Former railway station in Devon, England

Barnstaple Town railway station was an intermediate station on the L&SWR line to Ilfracombe, England.

==History==

The first station named Barnstaple Town was originally opened as Barnstaple Quay in 1874 and became Barnstaple Town in 1886. It was located in Commercial Road and later formed part of the bus station. The total cost of rebuilding the station in its later location was about £6,000, of which £2,000 was contributed by the L&B.

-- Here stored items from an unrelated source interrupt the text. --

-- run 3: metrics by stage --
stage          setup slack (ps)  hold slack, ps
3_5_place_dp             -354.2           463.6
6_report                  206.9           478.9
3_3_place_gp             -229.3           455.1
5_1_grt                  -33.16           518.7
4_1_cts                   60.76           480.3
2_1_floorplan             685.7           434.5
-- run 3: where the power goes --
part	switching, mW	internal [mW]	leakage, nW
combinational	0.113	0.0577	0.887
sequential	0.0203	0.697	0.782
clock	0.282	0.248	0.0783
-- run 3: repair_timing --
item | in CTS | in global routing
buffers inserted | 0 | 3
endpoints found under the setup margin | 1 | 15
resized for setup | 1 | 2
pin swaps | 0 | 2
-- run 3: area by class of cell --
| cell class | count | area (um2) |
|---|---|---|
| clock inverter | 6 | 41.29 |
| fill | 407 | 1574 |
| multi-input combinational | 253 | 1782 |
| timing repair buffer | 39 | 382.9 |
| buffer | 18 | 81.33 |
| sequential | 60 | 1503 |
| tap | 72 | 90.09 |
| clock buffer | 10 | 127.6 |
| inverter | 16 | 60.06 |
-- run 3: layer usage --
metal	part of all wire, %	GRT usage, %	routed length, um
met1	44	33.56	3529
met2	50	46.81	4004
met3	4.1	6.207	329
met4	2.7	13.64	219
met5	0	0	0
**src/rtl/stage_sequencer.sv**
```systemverilog
// Game-flow controller: starts levels, accumulates score/money, judges each stage,
// then sequences result hold, shop upgrades, next level, game-over and win.
module stage_sequencer #(
    parameter int NUM_LEVELS     = 3,
    parameter int TARGET_BASE    = 500,
    parameter int TARGET_STEP    = 250,
    parameter int UPGRADE_COST   = 200,
    parameter int BASE_EXT_SPEED = 4,
    parameter int BASE_ROT_SPEED = 2,
    parameter int SPEED_STEP     = 1,
    parameter int MAX_SPEED      = 16,
    parameter int RESULT_HOLD    = 3
) (
    input  logic        i_clk,
    input  logic        i_reset,
    input  logic        i_startKey,
    input  logic        i_buyExtend,
    input  logic        i_buyRotate,
    input  logic        i_oneSecPulse,
    input  logic        i_stageEnded,
    input  logic        i_stagePassed,
    input  logic [19:0] i_scoreIncrease,
    output logic        o_levelEnable,
    output logic        o_cycleLevel,
    output logic [7:0]  o_levelIndex,
    output logic [19:0] o_levelTarget,
    output logic [19:0] o_score,
    output logic [19:0] o_money,
    output logic [8:0]  o_extentionSpeed,
    output logic [8:0]  o_rotationSpeed,
    output logic [2:0]  o_gameState,
    output logic        o_lastPassed,
    output logic        o_purchaseDenied
);

    localparam logic [2:0] S_IDLE      = 3'd0;
    localparam logic [2:0] S_PLAYING   = 3'd1;
    localparam logic [2:0] S_RESULT    = 3'd2;
    localparam logic [2:0] S_SHOP      = 3'd3;
    localparam logic [2:0] S_GAME_OVER = 3'd4;
    localparam logic [2:0] S_WIN       = 3'd5;
    localparam int HOLD_W = $clog2(RESULT_HOLD + 1);

    logic [2:0]        r_state;
    logic [7:0]        r_levelIndex;
    logic [19:0]       r_score, r_money;
    logic [8:0]        r_ext, r_rot;
    logic              r_lastPassed, r_cycleLevel, r_denied;
    logic [HOLD_W-1:0] r_hold;

    logic [20:0] w_score_sum, w_money_sum;
    logic [19:0] w_score_add, w_money_add;
    logic [31:0] w_target_full;
    logic [9:0]  w_ext_next, w_rot_next;
    logic        w_money_ok, w_ext_ok, w_rot_ok;

    // Saturating accumulate; a zero increase leaves the value untouched anyway.
    assign w_score_sum = {1'b0, r_score} + {1'b0, i_scoreIncrease};
    assign w_money_sum = {1'b0, r_money} + {1'b0, i_scoreIncrease};
    assign w_score_add = w_score_sum[20] ? 20'hFFFFF : w_score_sum[19:0];
    assign w_money_add = w_money_sum[20] ? 20'hFFFFF : w_money_sum[19:0];

    assign w_target_full = 32'(TARGET_BASE) + 32'(r_levelIndex) * 32'(TARGET_STEP);
    assign o_levelTarget = (w_target_full > 32'h000F_FFFF) ? 20'hFFFFF : w_target_full[19:0];

    // One extra bit keeps speed+step from wrapping past the ceiling check.
    assign w_ext_next = {1'b0, r_ext} + 10'(SPEED_STEP);
    assign w_rot_next = {1'b0, r_rot} + 10'(SPEED_STEP);
    assign w_ext_ok   = (w_ext_next <= 10'(MAX_SPEED));
    assign w_rot_ok   = (w_rot_next <= 10'(MAX_SPEED));
    assign w_money_ok = (r_money >= 20'(UPGRADE_COST));

    always_ff @(posedge i_clk) begin
        if (i_reset) begin
            r_state      <= S_IDLE;
            r_levelIndex <= '0;
            r_score      <= '0;
            r_money      <= '0;
            r_ext        <= 9'(BASE_EXT_SPEED);
            r_rot        <= 9'(BASE_ROT_SPEED);
            r_lastPassed <= 1'b0;
            r_cycleLevel <= 1'b0;
            r_denied     <= 1'b0;
            r_hold       <= '0;
        end else begin
            r_cycleLevel <= 1'b0;
            r_denied     <= 1'b0;
            case (r_state)
                S_IDLE: if (i_startKey) begin
                    r_state      <= S_PLAYING;
                    r_score      <= '0;
                    r_money      <= '0;
                    r_levelIndex <= '0;
                    r_ext        <= 9'(BASE_EXT_SPEED);
                    r_rot        <= 9'(BASE_ROT_SPEED);
                end
                S_PLAYING: begin
                    if (i_scoreIncrease != '0) begin
                        r_score <= w_score_add;
                        r_money <= w_money_add;
                    end
                    if (i_stageEnded) begin
                        r_state      <= S_RESULT;
                        r_lastPassed <= i_stagePassed || (w_score_add >= o_levelTarget);
                        r_hold       <= '0;
                    end
                end
                S_RESULT: if (i_oneSecPulse) begin
                    if (r_hold == HOLD_W'(RESULT_HOLD - 1)) begin
                        if (!r_lastPassed)
                            r_state <= S_GAME_OVER;
                        else if (r_levelIndex == 8'(NUM_LEVELS - 1))
                            r_state <= S_WIN;
                        else
                            r_state <= S_SHOP;
                    end else begin
                        r_hold <= r_hold + 1'b1;
                    end
                end
                S_SHOP: begin
                    // Start wins over buys; extend wins over rotate.
                    if (i_startKey) begin
                        r_state      <= S_PLAYING;
                        r_levelIndex <= r_levelIndex + 8'd1;
                        r_cycleLevel <= 1'b1;
                    end else if (i_buyExtend) begin
                        if (w_money_ok && w_ext_ok) begin
                            r_money <= r_money - 20'(UPGRADE_COST);
                            r_ext   <= w_ext_next[8:0];
                        end else begin
                            r_denied <= 1'b1;
                        end
                    end else if (i_buyRotate) begin
                        if (w_money_ok && w_rot_ok) begin
                            r_money <= r_money - 20'(UPGRADE_COST);
                            r_rot   <= w_rot_next[8:0];
                        end else begin
                            r_denied <= 1'b1;
                        end
                    end
                end
                S_GAME_OVER, S_WIN: if (i_startKey) r_state <= S_IDLE;
                default: r_state <= S_IDLE;
            endcase
        end
    end

    assign o_levelEnable    = (r_state == S_PLAYING);
    assign o_cycleLevel     = r_cycleLevel;
    assign o_levelIndex     = r_levelIndex;
    assign o_score          = r_score;
    assign o_money          = r_money;
    assign o_extentionSpeed = r_ext;
    assign o_rotationSpeed  = r_rot;
    assign o_gameState      = r_state;
    assign o_lastPassed     = r_lastPassed;
    assign o_purchaseDenied = r_denied;

endmodule

```
**config.mk**
```make
export PLATFORM = sky130hd
export DESIGN_NAME = stage_sequencer
export DESIGN_NICKNAME = d
export VERILOG_FILES = /design/src/rtl/stage_sequencer.sv
export SDC_FILE = /design/constraint.sdc
export NUM_CORES = 1
export LEC_CHECK = 0
export BUFFER_PORTS_ARGS = -buffer_cell sky130_fd_sc_hd__buf_2
export CORE_UTILIZATION = 59
export DETAILED_ROUTE_END_ITERATION = 10
export HOLD_SLACK_MARGIN = 0.08
export PLACE_DENSITY = 0.81
export SYNTH_ARGS = -nofsm -noshare
export SYNTH_HDL_FRONTEND = slang
export SYNTH_SLANG_ARGS = --single-unit
```
**constraint.sdc**
```tcl
create_clock -name i_clk -period 8.1 [get_ports i_clk]
set_input_delay 2.43 -clock i_clk [delete_from_list [all_inputs] [get_ports i_clk]]
set_output_delay 2.43 -clock i_clk [all_outputs]
set_load 0.1 [all_outputs]
```
==> run summary <==
The count of pins over their slew limit is 0. The sequential area share after synthesis came out at 18.50%. Dividing total power by cell area gives a power density of approximately 230 nW/um2. The upper clock frequency limit is about 0.13 GHz.

The static leakage is 4.313 nW. The count of warnings emitted by yosys is 0. The post-synthesis average cell area came out at 7.875 um2.

Cells fill 68.90% of the core in the end. The final layout net count came out at between 1000 and 1500. The die outline area is 14040 um2. The count of nets left with antenna violations once routing finished came out at 0. The number of instances in the synthesized netlist came out at 1017. The total area of sequential cells is 1488 um2. The number of vias per cell is roughly 6.3. The cell row count is 42. The total inserted antenna cells came out at 0. The clock passes through at most 2 buffers. The worst clock skew came out at 0.01040 ns.

The most used flip-flop cell after synthesis is sky130_fd_sc_hd__dfxtp_1. The via total after detailed routing is 8169. The effective utilization at floorplan came out at roughly 60%. Buffers added to address setup during post-CTS repair amount to 0. The first-pass iteration count of the detailed router is 5.

The tree is rooted in a sky130_fd_sc_hd__clkbuf_16. After clock tree synthesis, the clock-pin slew on the worst setup and hold paths is 0.06 ns. The max-slew headroom at the worst pin is 26.10%. Summing all multi-input logic gate instances after layout gives 6226 um2. After filler insertion, the fill cell instance count of the layout stands at 1102. The data arrival time of the critical path came out at 5.41 ns. Global routing consumed, on the met1 layer, 43.31% of the routing resources. TritonCTS built the clock tree. The fraction of met2 tracks used by global routing came out at 51.21%. The critical path required time is 5.67 ns. The number of global-route vias before repair is 7519. The floorplan step set the die width to 118.5 um. The count of endpoints failing hold in the final timing report came out at 0. The starting DRC count in detailed routing came out at 764. The maximum level of the CTS H-tree came out at 3. Once layout is complete, the cells apart from fillers number about 1300. The routed design has 22.64 mm of wire. The overall routing resource usage is 32.32%. The mapped netlist covers 8009 um2. The clock buffer count from CTS is 9. Counting flops with an async set or reset pin after synthesis yields a share of 0%. The wire length per cell after detailed routing came out at 17.49 um. Setup repair after global routing left no endpoint under its margin.

met2 is the most crowded layer. The flow ran to the end, and the final reports show no timing, DRC or antenna violations. The clock latency on the worst-skew pair came out at between 0.3 and 0.4 ns. The final routed DRC violation total came out at 0. The boundary pin count is 121.

In this run the worst path has a maximum fanout of 11. Detailed placement finished with a half-perimeter wire length of 17.46 mm. The start-to-end type of the worst setup path is reg2out. The final RePlAce weighted congestion came out at 0.9612. The slew of the pin with the lowest slew margin is 1.108 ns. The total core area is 13240 um2. After detailed placement, the design holds a cell count of 1278. The global-route wire length before repair is about 37 mm. The number of synthesized register bits came out at 74.

The global-route congestion overflow total came out at 0. In this run the worst hold path is classified as reg2reg. The number of input and output port buffers inserted is 116.

The synthesized design contains 0 enable-type register cells. The growth of design area from synthesis to finish came out at 13.92%. In the global route stage, met3 resource usage came out at 6.033%. The final period utilization came out at 96.73%. The capturing element type of the critical path is an output pin. In the final layout, the share of cells above drive strength 1 is between 10% and 20%. The number of sinks on the clock net is 74. The number of antenna violations at the first check in global routing came to 1.

The worst setup path is launched from a register. In this run the vertical extent of the chip is approximately 120 um. The final critical-path required period is 7.835 ns.

In this run, distinct cell masters in the synthesized netlist total 80. The total setup violations reported at the end of the flow came out at 0. Max-cap violations in this run came to 0. The maximum vdd ir drop came out at 177.8 uV. Entering global routing, the biggest net connects between 40 and 50 pins.
==> cells by family (layout without fill, tap and decap cells) <==
kind of cell	after synthesis	count (layout)	share of synthesized area, %
AND/OR/NAND/NOR	335	335	20.43
AO/OA/AOI/OAI	310	310	26.65
adder cells (fa/ha/maj)	128	128	22.15
buffers and inverters	110	208	5.640
flip-flops	74	74	18.50
XOR/XNOR	52	52	5.687
multiplexers	7	7	0.8905
other	1	4	0.04682
==> cell usage after synthesis (all sizes together), types with 16 or more instances <==
cell	count	area, um2
a21o	18	135.1
nor2	95	356.6
fa	23	460.4
a21oi	58	290.3
nand3	30	150.1
ha	105	1314
a31oi	16	100.1
xnor2	33	289.0
clkbuf	21	78.83
nand2	76	287.8
o21ai	78	390.4
inv	74	277.8
dfxtp	74	1481
xor2	19	166.4
a22oi	17	127.6
nor3	29	145.1
==> worst paths after layout <==
path	startpoint	end	slack, ns	depth (start not counted)
max	o_levelIndex[1]$_SDFFE_PP0P_	o_levelTarget[15]	0.26	18
min	r_hold[1]$_SDFFE_PP0P_	r_hold[1]$_SDFFE_PP0P_	0.46	2
max reg2reg	o_levelIndex[1]$_SDFFE_PP0P_	o_lastPassed$_SDFFE_PP0P_	1.99	24
min reg2reg	r_hold[1]$_SDFFE_PP0P_	r_hold[1]$_SDFFE_PP0P_	0.46	2
==> power breakdown <==
part	switching (mW)	internal, mW
clock network	0.167	0.241
logic	0.861	0.331
registers	0.0665	0.403
total	1.10	0.974
==> through the flow <==
step / TNS (ns) / hold slack [ns] / setup slack [ns] / power, mW / instance area (um2)
CTS: 0 / 0.4585 / 0.1144 / 2.055 / 9116
global placement: 0 / 0.4477 / 0.6271 / 1.630 / 8815
floorplan: -0.4086 / 0.4356 / -0.2138 / 1.407 / 8173
global route: 0 / 0.4870 / 0.004088 / 2.182 / 9124
finish: 0 / 0.4566 / 0.2646 / 2.070 / 9124
detailed placement: 0 / 0.4504 / 0.5119 / 1.640 / 8815
==> placed cells by master (no fill, tap or decap), types with 16 or more instances in the layout <==
| cell type | synthesis | final |
|---|---|---|
| sky130_fd_sc_hd__a21o_1 | 18 | 18 |
| sky130_fd_sc_hd__a21oi_1 | 58 | 56 |
| sky130_fd_sc_hd__a22oi_1 | 17 | 17 |
| sky130_fd_sc_hd__buf_2 | 7 | 113 |
| sky130_fd_sc_hd__dfxtp_1 | 74 | 71 |
| sky130_fd_sc_hd__xnor2_1 | 33 | 31 |
| sky130_fd_sc_hd__nor3_1 | 29 | 28 |
| sky130_fd_sc_hd__ha_1 | 105 | 104 |
| sky130_fd_sc_hd__o21ai_0 | 77 | 76 |
| sky130_fd_sc_hd__inv_1 | 73 | 70 |
| sky130_fd_sc_hd__nand3_1 | 30 | 29 |
| sky130_fd_sc_hd__nor2_1 | 95 | 95 |
| sky130_fd_sc_hd__fa_1 | 23 | 22 |
| sky130_fd_sc_hd__a31oi_1 | 16 | 16 |
| sky130_fd_sc_hd__nand2_1 | 75 | 75 |
==> registers in the layout (all words and copies together) (netlist names) <==
| register | count |
|---|---|
| o_money | 20 |
| o_score | 20 |
| o_extentionSpeed | 9 |
| o_rotationSpeed | 9 |
| o_levelIndex | 8 |
| o_gameState | 3 |
| r_hold | 2 |
| o_cycleLevel | 1 |
| o_lastPassed | 1 |
| o_purchaseDenied | 1 |
==> repair_timing <==
| item | 4_1_cts | 5_1_grt |
|---|---|---|
| hold endpoints to repair | 0 | 0 |
| hold buffers | 0 | 0 |
| endpoints found under the setup margin | 0 | 3 |
| gates resized for setup | 0 | 6 |
==> layout make-up <==
| class | instances | share of cell area [%] |
|---|---|---|
| inverter | 74 | 3.127 |
| multi-input combinational | 836 | 68.24 |
| clock buffer | 9 | 2.468 |
| clock inverter | 7 | 0.8365 |
| sequential | 74 | 16.31 |
| tap | 176 | 2.414 |
| timing repair buffer | 118 | 6.610 |
==> layer usage <==
metal  vias to the layer above  routed length [um]
met4                         2                 640
met3                        60                1976
met2                       393               10000
li1                       3905                   -
met5                         -                   8
met1                      3809               10010
==> critical path: stages, from the launching register on <==
cell and delay [ns]:
sky130_fd_sc_hd__dfxtp_4 0.43, sky130_fd_sc_hd__clkinvlp_4 0.16, sky130_fd_sc_hd__fa_2 0.65, sky130_fd_sc_hd__xnor2_1 0.14, sky130_fd_sc_hd__ha_1 0.27, sky130_fd_sc_hd__fa_1 0.51
sky130_fd_sc_hd__inv_1 0.06, sky130_fd_sc_hd__fa_1 0.50, sky130_fd_sc_hd__inv_1 0.04, sky130_fd_sc_hd__ha_1 0.32, sky130_fd_sc_hd__o21ai_0 0.12, sky130_fd_sc_hd__o21a_1 0.21
sky130_fd_sc_hd__o21ai_1 0.22, sky130_fd_sc_hd__and2_1 0.20, sky130_fd_sc_hd__xor2_2 0.20, sky130_fd_sc_hd__nand3_1 0.15, sky130_fd_sc_hd__or3_4 0.40, sky130_fd_sc_hd__xor2_4 0.17
sky130_fd_sc_hd__buf_4 0.30
Power figures use the tool's default switching activity.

Opened on 16 May 1898 to serve as the connection to the Lynton and Barnstaple Railway (L&B), a narrow gauge line that ran through Exmoor from Barnstaple to Lynton and Lynmouth in North Devon, a distance by rail of almost 20 miles. Both lines were controlled by separate signal boxes.

Both lines came under Southern Railway ownership in 1923. The L&B signal box was downgraded to a ground-frame and the LSWR signal box took over control of the narrow-gauge line.

The L&B closed in 1935. The main line closed, along with the station, in October 1970.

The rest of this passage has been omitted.